**What you have to do**
For every line of the records below that holds "layout", add one. Give only the final total.

(Stored data)
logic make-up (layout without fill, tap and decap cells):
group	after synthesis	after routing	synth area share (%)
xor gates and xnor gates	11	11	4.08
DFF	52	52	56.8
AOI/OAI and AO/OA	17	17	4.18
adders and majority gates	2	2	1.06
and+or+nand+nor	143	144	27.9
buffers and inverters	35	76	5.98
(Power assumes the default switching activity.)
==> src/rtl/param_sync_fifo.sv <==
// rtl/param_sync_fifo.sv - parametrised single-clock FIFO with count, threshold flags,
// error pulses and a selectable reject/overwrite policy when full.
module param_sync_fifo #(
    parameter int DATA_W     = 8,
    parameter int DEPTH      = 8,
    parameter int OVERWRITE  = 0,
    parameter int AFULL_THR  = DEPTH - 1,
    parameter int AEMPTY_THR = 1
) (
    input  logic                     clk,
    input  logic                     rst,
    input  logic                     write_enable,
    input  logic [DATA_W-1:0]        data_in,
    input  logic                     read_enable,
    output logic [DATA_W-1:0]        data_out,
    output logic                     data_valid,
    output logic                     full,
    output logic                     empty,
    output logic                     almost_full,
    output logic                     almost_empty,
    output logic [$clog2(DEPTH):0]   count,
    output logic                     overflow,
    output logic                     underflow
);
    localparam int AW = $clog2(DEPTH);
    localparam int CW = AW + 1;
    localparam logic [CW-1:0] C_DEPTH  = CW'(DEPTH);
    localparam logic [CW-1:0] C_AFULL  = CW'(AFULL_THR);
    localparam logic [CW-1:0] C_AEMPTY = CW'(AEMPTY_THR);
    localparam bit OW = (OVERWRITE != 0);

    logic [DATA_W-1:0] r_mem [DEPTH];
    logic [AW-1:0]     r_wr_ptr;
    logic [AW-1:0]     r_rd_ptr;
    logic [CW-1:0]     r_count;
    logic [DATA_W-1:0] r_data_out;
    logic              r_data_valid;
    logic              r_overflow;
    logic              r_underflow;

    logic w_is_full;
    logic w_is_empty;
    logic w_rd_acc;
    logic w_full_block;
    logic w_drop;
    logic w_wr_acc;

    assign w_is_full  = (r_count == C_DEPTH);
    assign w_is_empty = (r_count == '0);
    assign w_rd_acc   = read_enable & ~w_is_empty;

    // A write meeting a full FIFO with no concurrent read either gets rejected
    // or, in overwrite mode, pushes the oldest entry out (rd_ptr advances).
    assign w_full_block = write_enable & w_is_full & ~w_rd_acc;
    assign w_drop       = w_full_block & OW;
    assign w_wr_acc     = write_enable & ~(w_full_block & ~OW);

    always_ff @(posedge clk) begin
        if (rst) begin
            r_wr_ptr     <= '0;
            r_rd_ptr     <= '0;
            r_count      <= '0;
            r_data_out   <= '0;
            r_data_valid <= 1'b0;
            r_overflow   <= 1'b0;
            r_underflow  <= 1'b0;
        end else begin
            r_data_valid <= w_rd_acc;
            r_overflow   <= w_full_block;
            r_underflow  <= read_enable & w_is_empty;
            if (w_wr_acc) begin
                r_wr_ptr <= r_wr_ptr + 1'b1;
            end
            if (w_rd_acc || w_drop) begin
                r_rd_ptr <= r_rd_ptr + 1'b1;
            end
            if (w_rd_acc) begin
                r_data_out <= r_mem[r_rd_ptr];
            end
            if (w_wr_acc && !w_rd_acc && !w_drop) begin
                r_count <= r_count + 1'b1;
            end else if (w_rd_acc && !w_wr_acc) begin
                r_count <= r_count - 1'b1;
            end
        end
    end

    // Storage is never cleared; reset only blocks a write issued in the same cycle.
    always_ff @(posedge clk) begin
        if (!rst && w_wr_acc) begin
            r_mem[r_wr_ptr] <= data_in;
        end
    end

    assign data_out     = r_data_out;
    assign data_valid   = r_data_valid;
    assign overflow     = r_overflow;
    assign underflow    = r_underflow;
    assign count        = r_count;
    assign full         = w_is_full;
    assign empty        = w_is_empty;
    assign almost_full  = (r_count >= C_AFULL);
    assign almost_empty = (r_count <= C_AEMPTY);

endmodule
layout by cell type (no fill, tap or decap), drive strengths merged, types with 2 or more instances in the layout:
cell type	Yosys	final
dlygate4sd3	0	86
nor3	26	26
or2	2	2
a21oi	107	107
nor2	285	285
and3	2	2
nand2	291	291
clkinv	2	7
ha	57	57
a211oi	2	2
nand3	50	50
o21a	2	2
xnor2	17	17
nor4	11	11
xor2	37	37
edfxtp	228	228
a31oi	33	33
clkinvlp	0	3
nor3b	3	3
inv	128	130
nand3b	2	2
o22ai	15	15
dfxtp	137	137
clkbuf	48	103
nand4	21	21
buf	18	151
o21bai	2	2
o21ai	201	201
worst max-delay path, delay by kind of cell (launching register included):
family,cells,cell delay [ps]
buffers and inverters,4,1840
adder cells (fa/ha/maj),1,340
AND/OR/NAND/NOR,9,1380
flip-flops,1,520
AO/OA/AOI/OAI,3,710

**Exercise result**
2